Ratepayers in rural Tasmania are being slugged with a medical levy to help prop up GP clinics, prompting fresh calls for the commonwealth to step in.
Key points:
- Glamorgan-Spring Bay Mayor Robert Young said the levy was necessary to ensure the municipality’s vulnerable population had access to health care
- AMA Tasmania president John Saul said rural practice especially was struggling for funding
- He said an urgent review into Medicare funding was required, along with long-term planning
Councils including Glamorgan-Spring Bay, the Huon Valley and the Tasman have had to step in to keep local clinics open, and the Australian Medical Association (AMA) fears more will be forced down the same route unless Medicare funding is increased.
Glamorgan-Spring Bay Mayor Robert Young said the levy was necessary to ensure the municipality’s vulnerable population — where the median age is 56 — has access to health care.
Mr Young said about 60 per cent of the adults in his municipality were either retired or on some sort of government benefit.
“The levy is $90 payable every year by every ratepayer and it’s used to subsidize general practice and to encourage general practitioners to come to the east coast,” he said.
“It costs us between $550,000-$650,000 a year.”
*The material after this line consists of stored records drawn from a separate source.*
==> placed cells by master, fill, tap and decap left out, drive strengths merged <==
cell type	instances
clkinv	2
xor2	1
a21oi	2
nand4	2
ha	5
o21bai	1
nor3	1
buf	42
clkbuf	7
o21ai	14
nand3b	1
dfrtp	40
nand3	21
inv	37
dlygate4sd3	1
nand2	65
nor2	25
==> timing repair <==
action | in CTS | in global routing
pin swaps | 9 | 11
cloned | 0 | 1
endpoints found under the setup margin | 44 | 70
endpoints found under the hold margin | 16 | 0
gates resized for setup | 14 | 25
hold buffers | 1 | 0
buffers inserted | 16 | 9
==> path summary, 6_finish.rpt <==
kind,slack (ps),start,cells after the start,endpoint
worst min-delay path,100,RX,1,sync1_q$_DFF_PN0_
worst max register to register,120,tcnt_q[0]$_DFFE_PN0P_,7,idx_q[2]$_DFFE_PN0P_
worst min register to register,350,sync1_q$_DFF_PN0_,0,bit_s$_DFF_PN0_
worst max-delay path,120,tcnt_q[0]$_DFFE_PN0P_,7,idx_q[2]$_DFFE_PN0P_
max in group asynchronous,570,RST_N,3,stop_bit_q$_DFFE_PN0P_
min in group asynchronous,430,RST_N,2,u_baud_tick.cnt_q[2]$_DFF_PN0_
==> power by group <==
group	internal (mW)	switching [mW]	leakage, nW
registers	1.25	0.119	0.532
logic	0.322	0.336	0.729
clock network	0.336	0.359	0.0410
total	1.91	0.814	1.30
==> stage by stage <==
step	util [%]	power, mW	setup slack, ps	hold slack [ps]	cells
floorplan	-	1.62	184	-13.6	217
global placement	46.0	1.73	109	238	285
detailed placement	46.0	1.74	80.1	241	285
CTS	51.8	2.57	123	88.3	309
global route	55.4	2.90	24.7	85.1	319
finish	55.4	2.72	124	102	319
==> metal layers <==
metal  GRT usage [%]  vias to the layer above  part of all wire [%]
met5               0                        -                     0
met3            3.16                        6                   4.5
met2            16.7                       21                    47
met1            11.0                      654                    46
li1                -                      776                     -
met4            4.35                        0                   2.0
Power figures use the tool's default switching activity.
$ cat config.mk
export PLATFORM = sky130hd
export DESIGN_NAME = rv32_instruction_encoder
export DESIGN_NICKNAME = d
export VERILOG_FILES = /design/src/rtl/rv32_isa_pkg.sv /design/src/rtl/rv32_field_pack.sv /design/src/rtl/rv32_instruction_encoder.sv
export SDC_FILE = /design/constraint.sdc
export NUM_CORES = 1
export LEC_CHECK = 0
export BUFFER_PORTS_ARGS = -buffer_cell sky130_fd_sc_hd__buf_2
export CAP_MARGIN = 10
export CORE_MARGIN = 1
export CORE_UTILIZATION = 30
export CTS_CLUSTER_SIZE = 8
export DETAILED_ROUTE_END_ITERATION = 10
export PLACE_DENSITY = 0.51
export SLEW_MARGIN = 0
export SYNTH_ARGS = -nofsm -noshare
export SYNTH_HDL_FRONTEND = slang
export SYNTH_SLANG_ARGS = --single-unit
export TNS_END_PERCENT = 100
$ cat constraint.sdc
create_clock -name clk -period 2.12 [get_ports clk]
set_input_delay 0.106 -clock clk [delete_from_list [all_inputs] [get_ports clk]]
set_output_delay 0.106 -clock clk [all_outputs]
set_load 0.1 [all_outputs]
--- config.mk ---
export PLATFORM = sky130hd
export DESIGN_NAME = arb3_lowreq
export DESIGN_NICKNAME = d
export VERILOG_FILES = /design/src/rtl/arb3_pkg.sv /design/src/rtl/arb3_rr_pick.sv /design/src/rtl/arb3_lowreq.sv
export SDC_FILE = /design/constraint.sdc
export NUM_CORES = 1
export LEC_CHECK = 0
export CORE_UTILIZATION = 43
export CTS_CLUSTER_DIAMETER = 30
export DETAILED_ROUTE_END_ITERATION = 8
export PLACE_DENSITY = 0.71
export RECOVER_POWER = 50
export SLEW_MARGIN = 20
export SYNTH_ARGS = -nofsm -noshare
export SYNTH_HDL_FRONTEND = slang
export SYNTH_SLANG_ARGS = --single-unit
--- constraint.sdc ---
create_clock -name C -period 1.37 [get_ports C]
set_clock_uncertainty 0.1 [all_clocks]
set_input_delay 0.2055 -clock C [delete_from_list [all_inputs] [get_ports C]]
set_output_delay 0.2055 -clock C [all_outputs]
set_load 0.005 [all_outputs]
--- src/rtl/arb3_pkg.sv ---
// arb3_pkg: shared types and constants for the three-way active-low arbiter
package arb3_pkg;
  localparam int NREQ = 3;
  localparam int ARB3_IDX_W = 2;
  typedef enum logic [1:0] {IDLE, GRANT, GAP} state_t;
endpackage

--- src/rtl/arb3_rr_pick.sv ---
// arb3_rr_pick: rotating priority encoder, order last+1, last+2, last (mod 3)
//   req  : active-high requests
//   last : previous owner
//   hit  : any request present
//   win  : selected requester
module arb3_rr_pick
  import arb3_pkg::*;
(
  input  logic [NREQ-1:0]       req,
  input  logic [ARB3_IDX_W-1:0] last,
  output logic                  hit,
  output logic [ARB3_IDX_W-1:0] win
);
  logic [ARB3_IDX_W-1:0] p0, p1, p2;
  // last==3 never occurs; it falls through to the 0,1,2 order
  assign p0 = (last == 2'd0) ? 2'd1 : (last == 2'd1) ? 2'd2 : 2'd0;
  assign p1 = (p0 == 2'd0) ? 2'd1 : (p0 == 2'd1) ? 2'd2 : 2'd0;
  assign p2 = (p1 == 2'd0) ? 2'd1 : (p1 == 2'd1) ? 2'd2 : 2'd0;
  assign hit = |req;
  assign win = req[p0] ? p0 : req[p1] ? p1 : p2;
endmodule

--- src/rtl/arb3_lowreq.sv ---
// arb3_lowreq: round-robin arbiter for three active-low requesters with one idle cycle between owners
//   C      : clock, rising edge
//   CLR_N  : asynchronous active-low reset
//   REQ_N  : active-low level requests
//   GNT_N  : registered active-low grants, one-cold or all high
//   GNT_ID : current owner, valid while BUSY
//   BUSY   : resource granted
//   TOUT   : one-cycle pulse when a grant is revoked by timeout
// Optional grant timeout enabled by defining ARB3_TIMEOUT_EN (limit TIMEOUT, >= 2).
module arb3_lowreq
  import arb3_pkg::*;
#(
  parameter int TIMEOUT = 255
) (
  input  logic                  C,
  input  logic                  CLR_N,
  input  logic [NREQ-1:0]       REQ_N,
  output logic [NREQ-1:0]       GNT_N,
  output logic [ARB3_IDX_W-1:0] GNT_ID,
  output logic                  BUSY,
  output logic                  TOUT
);
`ifdef ARB3_TIMEOUT_EN
  localparam bit TO_EN = 1'b1;
`else
  localparam bit TO_EN = 1'b0;
`endif
  localparam int CW = $clog2(TIMEOUT + 1);
  state_t                state;
  logic [ARB3_IDX_W-1:0] last, win;
  logic [NREQ-1:0]       mask, req;
  logic [CW-1:0]         cnt;
  logic                  hit, rel, tmo;
  assign req = ~REQ_N & ~mask;
  arb3_rr_pick u_pick (.req(req), .last(last), .hit(hit), .win(win));
  assign rel = REQ_N[GNT_ID];
  // a release on the timeout edge wins, so tmo requires the owner still requesting
  assign tmo = TO_EN && !rel && (cnt == CW'(TIMEOUT - 1));
  always_ff @(posedge C or negedge CLR_N) begin
    if (!CLR_N) begin
      state  <= IDLE;
      GNT_N  <= '1;
      GNT_ID <= '0;
      BUSY   <= 1'b0;
      TOUT   <= 1'b0;
      last   <= 2'd2;
      mask   <= '0;
      cnt    <= '0;
    end else begin
      TOUT <= 1'b0;
      mask <= mask & ~REQ_N;
      case (state)
        GRANT: begin
          cnt <= cnt + 1'b1;
          if (rel || tmo) begin
            GNT_N <= '1;
            BUSY  <= 1'b0;
            last  <= GNT_ID;
            state <= GAP;
          end
          if (tmo) begin
            TOUT         <= 1'b1;
            mask[GNT_ID] <= 1'b1;
          end
        end
        default: begin
          if (hit) begin
            GNT_N  <= ~(3'b001 << win);
            GNT_ID <= win;
            BUSY   <= 1'b1;
            cnt    <= '0;
            state  <= GRANT;
          end else begin
            state <= IDLE;
          end
        end
      endcase
    end
  end
endmodule

### Word-level counts from Yosys, hierarchy flattened

Cells that the tools add are included.
W data, S select, Z words.

| word-level totals | value |
|---|---|
| bits in registers | 13 |
| input bits | 5 |
| word-level logic and storage cells | 52 |

| operators by class | value |
|---|---|
| order comparisons | 3 |
| equality and inequality tests | 5 |
| shift-type cells | 1 |
| muxes and demuxes | 23 |
| bitwise logic cells | 6 |
| reductions and logical operators | 8 |

Operator list:

| operator | number |
|---|---|
| $mux W2 | 10 |
| $lt A2 B3 Y1 const B | 3 |
| $mux W3 | 3 |
| $not A3 Y3 | 3 |
| $eq A2 B1 Y1 const B | 4 |
| $mux W1 | 7 |
| $and A3 B3 Y3 | 2 |
| $bmux W1 S2 | 3 |
| $logic_not A2 Y1 | 3 |
| $reduce_and A2 Y1 | 3 |
| $reduce_or A3 Y1 | 1 |
| $shl A1 B2 Y3 const A | 1 |
| $ne A2 B2 Y1 const B | 1 |
| $reduce_bool A2 Y1 | 1 |
| $not A1 Y1 | 1 |

### Longest topological paths before layout

| logic depth | value |
|---|---|
| word-level depth | 15 |
| gate-level depth with buffers | 4 |
| gate-level depth less buffers | 4 |

### Cells and area by module

Synthesis repeated with hierarchy kept, for this count alone.

| second synthesis, totals | value |
|---|---|
| cell total of the unflattened synthesis | 64 |
| area, all modules | 671.9 µm² |

By module, submodules not included:

| module | times used | cells an instance | area an instance (µm²) |
|---|---|---|---|
| arb3_lowreq | 1 | 54 | 618.1 |
| arb3_rr_pick | 1 | 10 | 53.8 |

### Worst setup path before layout

No wires, ideal clock.

| timing | value |
|---|---|
| path type | flip-flop to flip-flop |
| start point | reg GNT_ID[1] |
| end point | reg last[1] |
| data arrival time | 1.239 ns |
| slack | -0.051 ns |
| stages on the path, launching flop included | 4 |
| buffers on the path | 0 |
| clock period less this slack | 1.421 ns |
| cells stage by stage | dfrtp_1 > mux2_4 > a22oi_4 > mux2_2 |

| on the way | value |
|---|---|
| cells in the longest elaborated chain, start to end | 3 |

RTL lines:

| what | RTL line | RTL |
|---|---|---|
| from (decl) | arb3_lowreq.sv:19 | `output logic [ARB3_IDX_W-1:0] GNT_ID,` |
| from (signal assigned) | arb3_lowreq.sv:69 | `GNT_ID <= win;` |
| $bmux W1 S2 | arb3_lowreq.sv:36 | `assign rel = REQ_N[GNT_ID];` |
| $mux W1 (implied by the code) | arb3_lowreq.sv:36 |  |
| $reduce_and A2 Y1 (no source line) | -- |  |
| to (signal assigned) | arb3_lowreq.sv:46 | `last <= 2'd2;` |
| to (signal assigned) | arb3_lowreq.sv:58 | `last <= GNT_ID;` |
| to (decl) | arb3_lowreq.sv:30 | `logic [ARB3_IDX_W-1:0] last, win;` |

Several ways; a longest one is shown, not always the timed one. The select of a mux whose other input is x is not followed.
A chain may end at the register's enable or synchronous reset.

### Worst setup path after layout

Ends and elaborated chain as after synthesis.

==> qor.yml <==
antenna_found_initial: 0
ys_warn_count: 0
status: "finished with violations"
first_pass_iters: 4
cp-end-kind: "flip-flop"
coreArea_mm2: 0.00132
dp.cells: 86
start_util_pct: 46.8
drt_iter0_markers: 5
avgViaCountPerCell: 5.03
crit_arrival_ns: 1.62
vias: 488
grt-ovfl-total: 0
ctsHoldBuffers: 0
maxCapViolations: 0
cts_buffers: 3
finalCritPeriodShare_pct: 111
total_power_mw: 1.89
setup_viol: 7
maxSlewViolCount: 0
drc: 0
fillers: 101
tns_ns: -0.523
cts.path.max_buffers: 2
syn-cell-area_um2: 617
cts_sinks: 13
track_usage_pct: 21.4
ant_nets: 0
io_buffers: 10
fmax_mhz: 659
stdcell_count: 97
finalHoldViolCount: 0
routedWlPerCell_um: 15.4
seq_area_frac_synth_pct: 53.5
worstHoldPathType: "input pin to asynchronous set/reset pin"
grt_pass1_wl_um: 2080
stdcell_area_um2: 952
synthCells: 52
grt_max_degree: 9
fin_crit_ns: 1.52
fin_nets: 88
dp_hpwl_um: 966
ys_ff_latch: 13
syn-num-nets: 57
grt_pass1_vias: 499
synth_cell_type_count: 27
htree_levels: 1
ir_drop_mv: 1.06
layout_commonest_cell: "buf_4"
crit_fanout: 3
crit_required_ns: 1.47
syn2layout_area_growth_pct: 54.4
cts_tree: "built"
p_leak_nw: 0.449
violations: "setup timing"
layout-drive-gt1-share_pct: 51.2
root_buffer: "clkbuf_4"
rsz0062_at_grt: "true"
die_y_um: 39.9
finalWorstSetupSlack_ns: -0.147
synth.avg_cell_area_um2: 11.9
dieArea_mm2: 0.00159
dpl_cell_area_um2: 803
crit_type: "flip-flop to flip-flop"
layout_common_cells: "buf_4 (14), dfrtp_1 (9), dfstp_2 (4), clkdlybuf4s15_1 (4)"
p_per_area_mw_per_mm2: 1980
ioPinCount: 12
row_count: 13
insertion_delay_ns: 0.27
clk_pin_slew_ns: 0.08
start_kind: "flip-flop"
gp_congestion: 0.750
die_w_um: 39.9
diodes: 0
wirelength_um: 1490
-- timing repair --
item	CTS	global route
setup buffers	2	5
pin swaps	3	6
setup endpoints to repair	14	14
resized for setup	16	14
-- flip-flops by register name, summed over array words and instances, names as in the netlist --
signal,count
GNT_ID,2
BUSY,1
state,2
GNT_N,3
mask,3
last,2
-- layer usage --
layer	global-route usage, %	part of all wire (%)
met5	0	0
met4	14.7	0.67
met3	5.68	2.6
met2	35.1	53
met1	23.4	43
-- per-stage QoR --
| step | worst slack (ns) | util, % | hold WS [ns] |
|---|---|---|---|
| detailed placement | -0.346 | 61.0 | 0.367 |
| finish | -0.147 | 72.3 | 0.177 |
| global route | -0.189 | 72.3 | 0.195 |
| CTS | -0.148 | 65.9 | 0.105 |
| global placement | -0.327 | 61.0 | 0.364 |
| floorplan | -0.0512 | - | -0.190 |
-- final cells by class --
| type | count | area, µm² | share of cell area (%) |
|---|---|---|---|
| sequential | 13 | 330 | 34.7 |
| timing repair buffer | 27 | 230 | 24.2 |
| tap | 15 | 18.8 | 1.97 |
| clock buffer | 4 | 26.3 | 2.76 |
| inverter | 2 | 10.0 | 1.05 |
| multi-input combinational | 36 | 337 | 35.3 |
-- path summary, 6_finish.rpt --
kind	from	to	slack, ns	cells after the start
setup / recovery	GNT_ID[1]	last[1]	-0.15	4
hold / removal	CLR_N	mask[2]	0.18	1
setup reg to reg	GNT_ID[1]	last[1]	-0.15	4
hold reg to reg	BUSY	BUSY	0.40	2
max in group asynchronous	CLR_N	GNT_ID[0]	0.38	2
min in group C	REQ_N[2]	mask[2]	0.25	2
He said not being able to attract doctors put pressure on emergency out-patients, and making a trip to Launceston or Hobart was too much for residents.
Moving closer to population centers was also not an option, he said, because they could not afford the higher rent and housing prices.
“There’s not a house or an apartment to rent that any reasonable person not earning a hell of a lot of money — and most of our people are retirees — to rent, so they couldn’t move back to Hobart.”
Dropping Medicare rebate makes it ‘impossible to bulk bill’
AMA Tasmania president John Saul said rural practice especially was struggling for funding, and it was being reflected in reduced levels of care.
“[Councils are] covering for the federal government inadequacies here, and they’re doing a great job, but it can’t keep going on forever,” Dr Saul said.
“We are sadly seeing the Medicare rebate drop so much that it’s impossible to universally bulk bill.
“We will see sections of communities that just won’t be able to afford to see a GP and it’s all the result of a government letting our patients down … [Medicare] has just become such a political football. No party seems to be really addressing the key problems.
“They just seem to be skirting around the edges and hiding from the key issues that are facing GPs and specialists alike who use Medicare.”
He said an urgent review into funding was required, along with long-term planning and “urgent strengthening of Medicare.”
“Our state government is doing their best to plug holes where they can, but we need some really systematic planning to work towards here.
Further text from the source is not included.